The taking of body temperatures of employees and visitors, once unheard of, has become a common screening fixture of the workplace.
In the lobby of the downtown skyscraper at 100 Westminster, the headquarters of Paolino Properties LP, people entering must be photographed and recorded by a thermal-imaging camera.
The Seek Scan system, of two tripod-mounted cameras, was purchased by Paolino Properties managing partner Joseph R. Paolino Jr., who said he wanted technology that could help him protect his employees and tenants.
The cameras measure body heat and will indicate if someone has a fever.
“It says if you’re hot or not,” Paolino said. “If it shows you’re hot, we ask you to go through it a second time. If you’re still hot, then we give you a thermometer and we ask you to take your own temperature.”
Still hot? “If you have a fever, we ask you to go see a doctor and go home,” he said.
The screening is not the ultimate solution, given that COVID-19 has numerous symptoms, only one of which is a fever. For Paolino, it’s a start.
Paolino, whose company owns numerous commercial and residential properties in Rhode Island, said he can see this type of testing gaining traction as people return to work. Already, he has had corporations and government entities call him about the system he purchased from California-based Seek Thermal Inc.

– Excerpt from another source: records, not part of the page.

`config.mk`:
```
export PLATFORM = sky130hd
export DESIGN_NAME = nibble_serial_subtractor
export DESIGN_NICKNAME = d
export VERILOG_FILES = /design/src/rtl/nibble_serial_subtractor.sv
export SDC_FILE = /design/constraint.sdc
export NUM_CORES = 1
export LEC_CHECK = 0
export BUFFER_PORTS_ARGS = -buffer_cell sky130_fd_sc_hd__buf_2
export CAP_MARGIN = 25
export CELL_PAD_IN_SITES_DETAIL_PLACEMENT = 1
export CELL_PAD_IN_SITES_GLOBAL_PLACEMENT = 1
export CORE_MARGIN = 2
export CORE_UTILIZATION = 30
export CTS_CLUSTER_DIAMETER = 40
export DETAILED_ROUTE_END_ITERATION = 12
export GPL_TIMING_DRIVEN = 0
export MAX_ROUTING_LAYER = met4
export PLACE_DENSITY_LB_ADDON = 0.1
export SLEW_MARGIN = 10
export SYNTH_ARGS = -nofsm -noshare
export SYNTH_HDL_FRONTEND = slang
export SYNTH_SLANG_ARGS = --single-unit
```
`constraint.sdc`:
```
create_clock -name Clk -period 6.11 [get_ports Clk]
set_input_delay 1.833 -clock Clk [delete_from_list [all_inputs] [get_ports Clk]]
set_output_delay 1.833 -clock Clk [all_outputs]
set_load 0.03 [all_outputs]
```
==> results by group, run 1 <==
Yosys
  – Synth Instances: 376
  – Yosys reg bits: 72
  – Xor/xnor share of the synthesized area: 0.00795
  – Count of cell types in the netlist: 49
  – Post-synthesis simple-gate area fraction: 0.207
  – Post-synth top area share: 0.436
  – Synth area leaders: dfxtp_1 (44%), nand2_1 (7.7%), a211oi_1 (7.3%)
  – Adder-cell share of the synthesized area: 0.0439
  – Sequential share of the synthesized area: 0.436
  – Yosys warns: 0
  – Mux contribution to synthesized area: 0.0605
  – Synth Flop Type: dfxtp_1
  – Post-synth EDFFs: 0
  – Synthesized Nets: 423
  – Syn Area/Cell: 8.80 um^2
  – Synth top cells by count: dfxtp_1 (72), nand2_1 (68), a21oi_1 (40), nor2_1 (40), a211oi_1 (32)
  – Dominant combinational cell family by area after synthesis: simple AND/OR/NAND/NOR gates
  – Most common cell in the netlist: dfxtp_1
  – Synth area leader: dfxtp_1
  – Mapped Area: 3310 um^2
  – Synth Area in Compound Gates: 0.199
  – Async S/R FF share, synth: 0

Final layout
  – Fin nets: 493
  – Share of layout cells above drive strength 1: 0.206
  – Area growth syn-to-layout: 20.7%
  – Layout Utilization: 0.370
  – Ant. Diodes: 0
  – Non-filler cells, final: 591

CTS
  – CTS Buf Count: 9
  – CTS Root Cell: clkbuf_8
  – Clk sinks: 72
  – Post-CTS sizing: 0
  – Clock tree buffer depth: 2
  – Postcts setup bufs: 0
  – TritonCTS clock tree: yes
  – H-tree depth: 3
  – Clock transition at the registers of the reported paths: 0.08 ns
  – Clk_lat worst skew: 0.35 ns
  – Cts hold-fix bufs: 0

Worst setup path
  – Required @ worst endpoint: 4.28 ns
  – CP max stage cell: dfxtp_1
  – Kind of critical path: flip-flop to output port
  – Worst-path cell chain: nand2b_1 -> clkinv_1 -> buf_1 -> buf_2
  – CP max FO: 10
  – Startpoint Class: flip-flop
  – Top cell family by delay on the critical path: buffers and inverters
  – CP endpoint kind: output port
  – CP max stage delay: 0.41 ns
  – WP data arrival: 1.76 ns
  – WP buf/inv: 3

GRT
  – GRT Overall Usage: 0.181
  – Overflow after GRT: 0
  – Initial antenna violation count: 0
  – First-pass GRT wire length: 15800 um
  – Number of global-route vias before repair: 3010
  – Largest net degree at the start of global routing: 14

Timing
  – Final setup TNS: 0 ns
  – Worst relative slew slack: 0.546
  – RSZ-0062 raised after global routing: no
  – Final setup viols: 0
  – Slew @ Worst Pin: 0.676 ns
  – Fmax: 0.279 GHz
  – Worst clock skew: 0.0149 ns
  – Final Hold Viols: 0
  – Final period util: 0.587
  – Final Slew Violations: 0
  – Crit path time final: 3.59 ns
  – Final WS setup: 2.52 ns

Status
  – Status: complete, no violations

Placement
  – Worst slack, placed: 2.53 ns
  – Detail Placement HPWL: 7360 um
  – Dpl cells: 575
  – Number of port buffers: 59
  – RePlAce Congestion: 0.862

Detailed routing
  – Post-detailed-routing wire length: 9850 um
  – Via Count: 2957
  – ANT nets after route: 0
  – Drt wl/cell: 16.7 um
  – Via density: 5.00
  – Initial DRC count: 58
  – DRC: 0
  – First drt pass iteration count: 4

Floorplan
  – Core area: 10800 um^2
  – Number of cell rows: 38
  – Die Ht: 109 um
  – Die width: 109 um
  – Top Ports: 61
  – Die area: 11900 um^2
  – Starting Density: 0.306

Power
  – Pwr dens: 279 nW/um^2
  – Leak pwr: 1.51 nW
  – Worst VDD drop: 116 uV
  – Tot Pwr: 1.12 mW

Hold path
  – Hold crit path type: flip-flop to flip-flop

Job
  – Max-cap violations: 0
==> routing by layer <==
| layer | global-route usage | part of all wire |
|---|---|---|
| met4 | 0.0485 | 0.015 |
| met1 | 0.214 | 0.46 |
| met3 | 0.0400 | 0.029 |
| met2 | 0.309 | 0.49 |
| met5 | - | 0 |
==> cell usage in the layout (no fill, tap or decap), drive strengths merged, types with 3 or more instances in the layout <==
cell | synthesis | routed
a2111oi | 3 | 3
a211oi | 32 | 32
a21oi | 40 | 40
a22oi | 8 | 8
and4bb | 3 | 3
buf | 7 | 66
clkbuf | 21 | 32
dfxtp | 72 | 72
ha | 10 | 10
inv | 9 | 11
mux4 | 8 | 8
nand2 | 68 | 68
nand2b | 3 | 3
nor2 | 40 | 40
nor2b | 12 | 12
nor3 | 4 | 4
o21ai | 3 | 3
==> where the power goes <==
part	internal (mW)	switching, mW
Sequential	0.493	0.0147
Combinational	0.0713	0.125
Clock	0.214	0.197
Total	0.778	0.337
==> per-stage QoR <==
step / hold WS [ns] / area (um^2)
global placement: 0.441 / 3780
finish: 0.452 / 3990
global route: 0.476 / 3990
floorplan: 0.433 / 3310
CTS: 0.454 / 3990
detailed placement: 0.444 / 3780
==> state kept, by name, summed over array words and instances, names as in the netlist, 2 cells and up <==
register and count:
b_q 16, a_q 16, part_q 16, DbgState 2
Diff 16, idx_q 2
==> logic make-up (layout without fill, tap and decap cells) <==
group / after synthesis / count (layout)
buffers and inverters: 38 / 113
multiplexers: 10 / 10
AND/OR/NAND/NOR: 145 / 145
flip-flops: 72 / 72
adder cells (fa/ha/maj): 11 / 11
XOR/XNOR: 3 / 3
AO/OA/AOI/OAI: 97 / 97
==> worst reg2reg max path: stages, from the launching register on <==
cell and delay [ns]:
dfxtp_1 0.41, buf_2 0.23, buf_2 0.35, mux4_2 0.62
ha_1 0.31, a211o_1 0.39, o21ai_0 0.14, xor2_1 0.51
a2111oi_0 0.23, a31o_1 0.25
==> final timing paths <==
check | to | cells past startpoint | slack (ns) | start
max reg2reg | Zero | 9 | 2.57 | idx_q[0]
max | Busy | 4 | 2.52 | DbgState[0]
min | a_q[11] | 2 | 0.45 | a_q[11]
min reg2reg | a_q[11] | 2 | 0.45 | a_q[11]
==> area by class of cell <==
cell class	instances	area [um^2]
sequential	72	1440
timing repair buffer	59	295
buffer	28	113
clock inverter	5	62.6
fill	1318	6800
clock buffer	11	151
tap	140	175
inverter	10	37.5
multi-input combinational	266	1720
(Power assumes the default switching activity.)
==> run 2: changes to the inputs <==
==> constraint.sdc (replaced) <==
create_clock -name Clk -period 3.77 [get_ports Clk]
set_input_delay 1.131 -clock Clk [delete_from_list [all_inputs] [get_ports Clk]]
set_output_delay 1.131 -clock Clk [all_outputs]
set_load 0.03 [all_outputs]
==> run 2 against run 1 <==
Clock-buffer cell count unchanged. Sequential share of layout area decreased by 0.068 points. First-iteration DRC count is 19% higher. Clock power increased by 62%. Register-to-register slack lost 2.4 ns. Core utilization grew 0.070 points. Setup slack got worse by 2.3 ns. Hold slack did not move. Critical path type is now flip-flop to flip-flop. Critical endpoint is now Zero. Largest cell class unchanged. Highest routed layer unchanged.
[src/rtl/ti_sbox_seq_pkg.sv]
// Shared types and helpers for the threshold-implementation S-box sequencer.
// The optional share refresh is enabled with the TI_SBOX_SEQ_REFRESH_EN macro.
package ti_sbox_pkg;

    localparam int SHARE_W = 4;
    localparam int NSHARE  = 3;

    typedef enum logic [1:0] {
        IDLE = 2'd0,
        EVAL = 2'd1,
        DONE = 2'd2
    } state_t;

    // Share index (j + k) mod 3 for j, k in 0..2.
    function automatic logic [1:0] share_idx(input logic [1:0] j, input logic [1:0] k);
        logic [2:0] s;
        s = {1'b0, j} + {1'b0, k};
        if (s >= 3'd3) begin
            s = s - 3'd3;
        end
        return s[1:0];
    endfunction

endpackage
File: src/rtl/pc_fetch_seq_if.sv
// Fetch-sequencer bus: control inputs from the decoder and PC/interrupt status back to it.
// The slave side is the sequencer; the master side is the decoder/core.
interface pc_fetch_seq_if #(
  parameter int ADDR_W = 10
);
  logic              STALL;
  logic              PC_LD;
  logic [1:0]        PC_MUX_SEL;
  logic [ADDR_W-1:0] FROM_IMMED;
  logic [ADDR_W-1:0] FROM_STACK;
  logic              INT_REQ;
  logic              INT_EN;
  logic [ADDR_W-1:0] PC_COUNT;
  logic              EXEC_EN;
  logic              INT_ACK;
  logic [ADDR_W-1:0] SAVED_PC;
  logic              INT_PEND;

  modport slave (
    input  STALL, PC_LD, PC_MUX_SEL, FROM_IMMED, FROM_STACK, INT_REQ, INT_EN,
    output PC_COUNT, EXEC_EN, INT_ACK, SAVED_PC, INT_PEND
  );

  modport master (
    output STALL, PC_LD, PC_MUX_SEL, FROM_IMMED, FROM_STACK, INT_REQ, INT_EN,
    input  PC_COUNT, EXEC_EN, INT_ACK, SAVED_PC, INT_PEND
  );
endinterface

“It’s not the cure-all. It’s a guide,” Paolino said. “We’re going to see more of this type of testing and more-advanced testing take place, the way the [Transportation Security Administration] took over after 9/11. We’re going to see the health version of the TSA enter our lives.”
As recently as two months ago, legal experts were advising businesses not to take the temperature of arriving workers over concerns about violating privacy rights.

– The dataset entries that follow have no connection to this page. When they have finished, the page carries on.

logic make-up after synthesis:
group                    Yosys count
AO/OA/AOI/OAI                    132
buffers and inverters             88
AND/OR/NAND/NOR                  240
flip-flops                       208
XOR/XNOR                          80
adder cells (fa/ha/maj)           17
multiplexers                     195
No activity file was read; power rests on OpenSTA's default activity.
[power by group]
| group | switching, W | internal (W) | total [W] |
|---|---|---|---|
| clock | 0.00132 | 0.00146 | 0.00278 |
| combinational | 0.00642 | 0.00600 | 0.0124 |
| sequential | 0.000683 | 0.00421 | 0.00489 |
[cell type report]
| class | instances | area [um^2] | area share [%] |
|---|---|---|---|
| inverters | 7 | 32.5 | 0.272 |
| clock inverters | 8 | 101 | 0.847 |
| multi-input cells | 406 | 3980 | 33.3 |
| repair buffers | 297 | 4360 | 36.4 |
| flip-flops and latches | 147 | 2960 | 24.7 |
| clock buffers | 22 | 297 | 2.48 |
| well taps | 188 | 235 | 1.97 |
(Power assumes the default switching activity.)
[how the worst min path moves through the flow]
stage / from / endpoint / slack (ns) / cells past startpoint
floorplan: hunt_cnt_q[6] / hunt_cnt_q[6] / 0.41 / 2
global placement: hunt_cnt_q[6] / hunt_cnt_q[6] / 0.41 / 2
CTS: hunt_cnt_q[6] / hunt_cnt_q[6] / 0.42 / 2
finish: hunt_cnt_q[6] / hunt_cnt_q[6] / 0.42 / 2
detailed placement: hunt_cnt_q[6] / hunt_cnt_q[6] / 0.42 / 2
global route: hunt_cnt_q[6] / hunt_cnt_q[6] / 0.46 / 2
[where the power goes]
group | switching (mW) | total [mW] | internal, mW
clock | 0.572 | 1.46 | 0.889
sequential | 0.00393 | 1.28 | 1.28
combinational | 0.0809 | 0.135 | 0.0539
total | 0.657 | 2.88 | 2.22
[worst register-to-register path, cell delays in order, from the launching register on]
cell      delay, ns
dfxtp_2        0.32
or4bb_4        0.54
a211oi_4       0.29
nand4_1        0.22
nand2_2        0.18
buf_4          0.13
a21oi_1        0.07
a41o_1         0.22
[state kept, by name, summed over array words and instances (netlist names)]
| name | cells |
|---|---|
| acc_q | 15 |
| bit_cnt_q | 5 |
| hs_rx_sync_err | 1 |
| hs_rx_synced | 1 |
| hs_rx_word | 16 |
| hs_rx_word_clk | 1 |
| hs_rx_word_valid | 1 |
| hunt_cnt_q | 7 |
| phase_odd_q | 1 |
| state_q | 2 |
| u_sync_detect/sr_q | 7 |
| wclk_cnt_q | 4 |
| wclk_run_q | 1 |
### src/flat_wrapper.sv
// flat-port wrapper written by rule: the top's interface ports become plain ports
module decoder_scoreboard_flat 
#(
  parameter int ADDR_W   = 5,
  parameter bit HAS_ZERO = 1'b1,
  parameter int ZERO_IDX = 31
)
  (clk, reset_n, bus_issue_en, bus_issue_addr, bus_wb_en, bus_wb_addr, bus_rd_addr_a, bus_rd_addr_b, bus_issue_stall, bus_wr_onehot, bus_spurious_wb, bus_hazard_a, bus_hazard_b, bus_busy);
  decoder_scoreboard_if #(.ADDR_W(ADDR_W)) bus_i ();
  input  logic clk;
  input  logic reset_n;
  input wire logic [$bits(bus_i.issue_en)-1:0] bus_issue_en;
  input wire logic [$bits(bus_i.issue_addr)-1:0] bus_issue_addr;
  input wire logic [$bits(bus_i.wb_en)-1:0] bus_wb_en;
  input wire logic [$bits(bus_i.wb_addr)-1:0] bus_wb_addr;
  input wire logic [$bits(bus_i.rd_addr_a)-1:0] bus_rd_addr_a;
  input wire logic [$bits(bus_i.rd_addr_b)-1:0] bus_rd_addr_b;
  output wire logic [$bits(bus_i.issue_stall)-1:0] bus_issue_stall;
  output wire logic [$bits(bus_i.wr_onehot)-1:0] bus_wr_onehot;
  output wire logic [$bits(bus_i.spurious_wb)-1:0] bus_spurious_wb;
  output wire logic [$bits(bus_i.hazard_a)-1:0] bus_hazard_a;
  output wire logic [$bits(bus_i.hazard_b)-1:0] bus_hazard_b;
  output wire logic [$bits(bus_i.busy)-1:0] bus_busy;
  assign bus_i.issue_en = bus_issue_en;
  assign bus_i.issue_addr = bus_issue_addr;
  assign bus_i.wb_en = bus_wb_en;
  assign bus_i.wb_addr = bus_wb_addr;
  assign bus_i.rd_addr_a = bus_rd_addr_a;
  assign bus_i.rd_addr_b = bus_rd_addr_b;
  assign bus_issue_stall = bus_i.issue_stall;
  assign bus_wr_onehot = bus_i.wr_onehot;
  assign bus_spurious_wb = bus_i.spurious_wb;
  assign bus_hazard_a = bus_i.hazard_a;
  assign bus_hazard_b = bus_i.hazard_b;
  assign bus_busy = bus_i.busy;
  decoder_scoreboard #(.ADDR_W(ADDR_W), .HAS_ZERO(HAS_ZERO), .ZERO_IDX(ZERO_IDX)) u_core (.clk(clk), .reset_n(reset_n), .bus(bus_i));
endmodule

That was before the World Health Organization declared COVID-19 a pandemic, which led to new guidance for employers seeking to protect their workplaces, according to attorneys.
The Equal Employment Opportunity Commission has since given the green light for employers to take body temperatures.
‘If you have a fever, we ask you to ... go home.’
JOSEPH R. PAOLINO JR., Paolino Properties LP managing partner
Employers can also screen employees by asking them if they are experiencing any symptoms that are associated with the illness, including shortness of breath, coughing, a sore throat, or loss of smell or taste.
Andrew Prescott, a labor and employment law partner for Nixon Peabody LLP in Providence, said he expects that employers will establish a full set of screening measures as employees return to workplaces.
The firm is getting many questions from companies asking about the legality and procedure for temperature checks. Federal and state laws concerning privacy also may apply, so employers should be careful when keeping those records, because they are considered health records, according to Prescott. “If a log is being kept, it can’t be kept in the same file as the personnel file,” he said.
A new employee can be screened for COVID-19 symptoms once a conditional job offer is made. And as part of a preemployment medical exam, an employer can take the newly hired person’s temperature, according to a lengthy blog post written recently by Ali Khorsand, an associate with Adler Pollock & Sheehan PC of Providence.
In the past four weeks, he’s had several inquiries from business clients about how to handle the fever screenings.
“The advice we’re giving everyone is: the employees who are taking the temperatures should be protected, with a shield, wear a mask, or PPE [personal protective equipment] if that’s possible,” Khorsand said.
The thermal-imaging data, he said, could raise issues surrounding data collection and storage. And beyond the temperature screening, can an employer ask an employee to submit to a COVID-19 test before returning to a workplace? Khorsand isn’t sure.
Employers will have to work through those questions, he said.